This study confirmed that the expression of 5αR1 protein was increased in skeletal muscle of PCOS rats, and exercise can decrease 5αR1 to activate the PI3K/Akt pathway in skeletal muscle of PCOS rats. Because 5αR1 acts as a key enzyme in the androgen metabolism pathway, this study further confirms that 5αR1 may be at the intersection of two pathways for exercise, androgen therapy and insulin. Thus, the treatment of 5αR1 may be the key to activate the two pathways of androgen and insulin. And, 5αR1, as the target of exercise therapy, maybe can provide a new idea for the formulation of exercise prescription and the evaluation of exercise efficacy in the future. At present, some patients with PCOS exhibit clinical hirsutism and other clinical manifestations of androgen hyperactivity. This group of patients needs to be treated with anti-androgen drugs. This study may put forward a new direction for the clinical use of anti-androgen drugs. That is, anti-PCOS therapy should be performed on the basis of 5αR1 without being blocked, in order to ensure the therapeutic effect on other clinical phenotypes.

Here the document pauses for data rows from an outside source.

[src/mem_pkg.sv]
package mem_pkg;

    // Memory geometry.
    localparam int unsigned MEM_BYTES  = 256;                // Total bytes in the array.
    localparam int unsigned MEM_ADDR_W = $clog2(MEM_BYTES);  // Byte index width.
    localparam int unsigned MEM_LANES  = 4;                  // Bytes per 32-bit word.

    // Store width as carried on the store channel.
    // Code 2'b11 is undefined and writes no bytes.
    typedef enum logic [1:0] {
        BYTE      = 2'b00,  // One byte, lane 0.
        HALF_WORD = 2'b01,  // Two bytes, lanes 0 and 1.
        WORD      = 2'b10   // All four lanes.
    } store_width_e;

    // Read request, shared by the load and fetch channels.
    typedef struct packed {
        logic        request;  // One-cycle strobe.
        logic [31:0] address;  // Byte address, upper bits ignored.
    } rd_req_t;

    // Read response, shared by the load and fetch channels.
    typedef struct packed {
        logic        valid;  // High for one cycle per request.
        logic [31:0] data;   // Little-endian word.
    } rd_rsp_t;

    // Store request.
    typedef struct packed {
        logic         request;  // One-cycle strobe.
        store_width_e width;    // Number of bytes written.
        logic [31:0]  address;  // Start byte, any alignment.
        logic [31:0]  data;     // Low bytes are written first.
    } store_req_t;

endpackage : mem_pkg

[src/store_lane_align.sv]
`timescale 1ns/100ps

module store_lane_align (
    input  logic                            clk_i,
    input  logic                            rst_n_i,
    input  mem_pkg::store_req_t             store_req_i,
    output logic                            wr_en_o,
    output logic [mem_pkg::MEM_ADDR_W-1:0]  wr_index_o,
    output logic [3:0]                      wr_mask_o,
    output logic [31:0]                     wr_data_o,
    output logic                            done_o
);

    import mem_pkg::*;

    logic done_q;

    // The write happens on the same edge that samples the request.
    assign wr_en_o    = store_req_i.request;
    assign wr_index_o = store_req_i.address[MEM_ADDR_W-1:0];  // Wraps modulo MEM_BYTES.

    // Width decode into a byte mask starting at lane 0.
    always_comb begin
        case (store_req_i.width)
            BYTE:      wr_mask_o = 4'b0001;
            HALF_WORD: wr_mask_o = 4'b0011;
            WORD:      wr_mask_o = 4'b1111;
            default:   wr_mask_o = 4'b0000;  // Undefined code, nothing written.
        endcase
    end

    // Lane k carries data byte k; unused lanes are driven to zero.
    always_comb begin
        for (int k = 0; k < MEM_LANES; k++) begin
            if (wr_mask_o[k]) begin
                wr_data_o[8*k +: 8] = store_req_i.data[8*k +: 8];
            end else begin
                wr_data_o[8*k +: 8] = 8'h00;
            end
        end
    end

    // Done follows every store request by one cycle, even an empty one.
    always_ff @(posedge clk_i) begin
        if (!rst_n_i) begin
            done_q <= 1'b0;
        end else begin
            done_q <= store_req_i.request;
        end
    end

    assign done_o = done_q;

endmodule : store_lane_align

[config.mk]
export PLATFORM = sky130hd
export DESIGN_NAME = store_lane_align
export DESIGN_NICKNAME = d
export VERILOG_FILES = /design/src/mem_pkg.sv /design/src/store_lane_align.sv
export SDC_FILE = /design/constraint.sdc
export NUM_CORES = 1
export LEC_CHECK = 0
export BUFFER_PORTS_ARGS = -buffer_cell sky130_fd_sc_hd__buf_2
export CELL_PAD_IN_SITES_DETAIL_PLACEMENT = 1
export CELL_PAD_IN_SITES_GLOBAL_PLACEMENT = 1
export CORE_AREA = 2 2 84 54
export DETAILED_ROUTE_END_ITERATION = 8
export DIE_AREA = 0 0 86 56
export PLACE_DENSITY_LB_ADDON = 0.1
export SLEW_MARGIN = 30
export SYNTH_ARGS = -nofsm -noshare
export SYNTH_HDL_FRONTEND = slang
export SYNTH_SLANG_ARGS = --single-unit
[constraint.sdc]
create_clock -name clk_i -period 0.85 [get_ports clk_i]
set_input_delay 0.085 -clock clk_i [delete_from_list [all_inputs] [get_ports clk_i]]
set_output_delay 0.085 -clock clk_i [all_outputs]
set_load 0.02 [all_outputs]
### After elaboration in Yosys (flattened, before gate mapping)

Index checks and enable logic that the tools add are counted.

* register bits after elaboration: 1
* bits of input ports: 69
* output and inout port bits: 46

* equal/unequal tests: 2
* multiplexer cells: 5
* reduce and logical (&&, ||, !) cells: 1

Operators by type and width (count)
* $mux 8: 4
* $pmux 4 s3: 1
* $eq 2x1->1 const B: 1
* $eq 2x2->1 const B: 1
* $logic_not 2->1: 1

### Logic depth before layout (Yosys ltp)

* depth in word-level cells: 3
* gate-level depth with buffers: 4
* gate-level depth less buffers: 3

### Worst setup path before layout

No wires, ideal clock.

* path kind: input to output
* start point: in store_req_i[64] (netlist name)
* end point: out wr_data_o[10]
* arrival: 826 ps
* data required time: 765 ps
* path slack: -61 ps
* stages on the path: 3
* path buffers: 0
* cell sequence: inv_1 -> ha_1 -> nor2b_1

* longest elaborated chain between the ends: 3
* elaborated cells between the ends (all ways): 5
* classes of those cells: eq/ne: 2; mux: 2; reduce/logical: 1

Ends and longest elaborated chain
* from (decl): RTL line store_lane_align.sv:6 `input mem_pkg::store_req_t store_req_i,`
* $eq 2x2->1 (tied with other cells): RTL line store_lane_align.sv:24 `case (store_req_i.width)`
* $pmux 4 s3 (*): RTL line store_lane_align.sv:24
* $mux 8 (*): RTL line store_lane_align.sv:35 `if (wr_mask_o[k]) begin`
* to (decl): RTL line store_lane_align.sv:10 `output logic [31:0] wr_data_o,`

Every way passes the cells marked *; elsewhere a longest branch is shown, timed or not.

### Final worst setup path

* start point: in store_req_i[64] (netlist name)
* end point: out wr_data_o[11]

Same word-level chain as after synthesis.

==> metrics.csv <==
metric,value,unit
cp_data_required_time,0.76,ns
postSynthAreaPerCell,7.56,µm²
max_ir_drop_vdd,0.000163,V
placementRows,18,
drv.max_cap_violation_count,0,
crit_slowest_cell,sky130_fd_sc_hd__ha_4,
fin_nets,194,
synth_top_cell_area_share,22.9,%
final_count_of_negative_setup_slack_endpoints,13,
layout.core_utilization,22.4,%
final-hold-violation-count,0,
grt_antenna_before_repair,0,
grt.total_usage,5.97,%
timing_max_transition_violations_final,0,
critPathMaxStageDelay,0.29,ns
achievable-frequency,1080,MHz
wire_per_inst,9.35,µm
postSynthNetCount,125,
postSynth.topFlopCell,sky130_fd_sc_hd__dfxtp_1,
grt_first_pass_wirelength,2460,µm
setup_repair_after_global_routing_missed_its_margin,true,
die_h,56,µm
worst_ep_arrival_time,0.84,ns
synth_seq_cells,1,
floorplan.io_pins,115,
synth_async_sr_flop_share,0,%
gp_congestion,0.685,
syn_area,393,µm²
drt_pre_antenna_iters,2,
final.period_utilization,109,%
vias_per_cell,3.36,
dieWidth,86,µm
yosys-top-cells-count,"13 x sky130_fd_sc_hd__nor2b_1, 12 x sky130_fd_sc_hd__and2_2, 10 x sky130_fd_sc_hd__buf_4",
crit_chain,buf_8 > inv_4 > ha_4 > and2b_2 > buf_6,
dp_hpwl,1340,µm
antenna_left,0,
tns,-0.376,ns
worstPathMaxFanout,6,
synth.area.top_cells,"sky130_fd_sc_hd__and2_2 23%, sky130_fd_sc_hd__nor2b_1 21%, sky130_fd_sc_hd__buf_4 19%, sky130_fd_sc_hd__ha_1 13%, sky130_fd_sc_hd__and2_1 8.0%",
startpoint_type,input port,
slew_of_the_pin_with_the_lowest_slew_margin,0.266,ns
violations,setup timing,
setup_slack,-0.0733,ns
antenna_cells_inserted,0,
outcome,"complete, but fails checks",
vias,567,
totalWireLength,1580,µm
p_leak,0.516,nW
syn2layout_area_growth,127,%
synthDistinctLibCells,9,
placeableCoreArea,0.00399,mm²
ys_seq_area_share,5.10,%
number_of_enable_flip_flop_cells_after_synthesis,0,
max_slew_margin,82.2,%
finalCriticalPeriod,0.923,ns
power-per-cell-area,635,mW/mm²
post-synth-top-area-cell,sky130_fd_sc_hd__and2_2,
drc_errors,0,
ys.warnings.count,0,
buffer_ports.inserted,74,
placed_cells_incl_taps,168,
flip_flop_count_of_the_largest_register_after_layout,1,
layout.cells.non_filler,169,
place_worst_setup_slack,-0.198,ns
initial_drc_count,4,
global_route_congestion_overflow_total,0,
timing.critical_path.to_type,primary output,
share_of_cells_above_drive_strength_1,80.7,%
synthMostInstantiatedCell,sky130_fd_sc_hd__nor2b_1,
hold_class,in2out,
synthCells,52,
grt_max_degree,17,
initial_core_util,9.86,%
design.die.area,0.00482,mm²
grt_pass1_vias,550,
kind_of_critical_path,in2out,
hold_slack,0.170,ns
==> area by class of cell <==
class	instances	area, µm²
well taps	50	62.6
repair buffers	78	502
inverters	3	13.8
flip-flops and latches	1	20.0
fillers	494	3090
multi-input cells	37	294
==> metal layers <==
| metal | vias to the layer above | global-route usage, % | routed length, µm |
|---|---|---|---|
| met4 | 0 | 0.227 | 0 |
| met3 | 0 | 0.742 | 152 |
| met1 | 259 | 6.47 | 547 |
| met2 | 31 | 12.6 | 881 |
| met5 | - | 0 | 0 |
| li1 | 277 | - | - |
==> worst max-delay path: cells and delay by family <==
family / cells / cell delay, ns
AND/OR/NAND/NOR: 1 / 0.22
adder cells (fa/ha/maj): 1 / 0.29
buffers and inverters: 3 / 0.24
==> stage by stage <==
step | area (µm²) | total power [mW]
final | 892 | 0.566
after CTS | 855 | 0.557
after global placement | 776 | 0.493
after global routing | 892 | 0.612
after detailed placement | 776 | 0.495
after floorplan | 407 | 0.360
==> layout by cell type (no fill, tap or decap) <==
cell type                 instances
sky130_fd_sc_hd__and2_1           5
sky130_fd_sc_hd__and2_2          12
sky130_fd_sc_hd__and2b_1          2
sky130_fd_sc_hd__and2b_2          1
sky130_fd_sc_hd__buf_2           47
sky130_fd_sc_hd__buf_4           24
sky130_fd_sc_hd__buf_6            5
sky130_fd_sc_hd__buf_8            2
sky130_fd_sc_hd__dfxtp_1          1
sky130_fd_sc_hd__ha_1             3
sky130_fd_sc_hd__ha_4             1
sky130_fd_sc_hd__inv_1            1
sky130_fd_sc_hd__inv_2            1
sky130_fd_sc_hd__inv_4            1
sky130_fd_sc_hd__nor2b_1         11
sky130_fd_sc_hd__nor2b_2          2
==> kinds of logic after synthesis <==
| family | after synthesis | share of synthesized area, % |
|---|---|---|
| buffers and inverters | 14 | 24.8 |
| AND/OR/NAND/NOR | 33 | 57.3 |
| adder cells (fa/ha/maj) | 4 | 12.7 |
| flip-flops | 1 | 5.10 |
==> path summary, 6_finish.rpt <==
check / startpoint / endpoint / slack [ns] / depth (start not counted)
setup / recovery: store_req_i[64] / wr_data_o[11] / -0.07 / 5
hold / removal: store_req_i[35] / wr_index_o[3] / 0.17 / 0
==> timing repair <==
action / CTS / global route
gates resized for setup: 28 / 15
hold buffers: 0 / 0
setup buffers: 1 / 0
pin swaps: 1 / 0
setup endpoints to repair: 34 / 33
==> where the power goes <==
| part | switching, mW | internal [mW] | total (mW) |
|---|---|---|---|
| logic | 0.250 | 0.265 | 0.515 |
| clock network | 0 | 0 | 0 |
| registers | 0.000579 | 0.0504 | 0.0510 |
(Power assumes the default switching activity.)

There were still some deficiencies in this experiment: (1) In this experiment, we only studied the glucose metabolism pathway and did not assess androgen metabolism in skeletal muscle; (2) The sample size of this study is too small and the study is limited to animal research; (3) In this study, we mainly observed the changes of 5αR1. The relationship between 5αR2 and 5αR1 should be further studied.

Conclusion

In this study, the PCOS model rats were treated with the combination of 5αR inhibitors and exercise. The results demonstrate that exercise activates glucose metabolism signaling pathways in skeletal muscle by reducing the expression of 5αR1 protein in PCOS rats.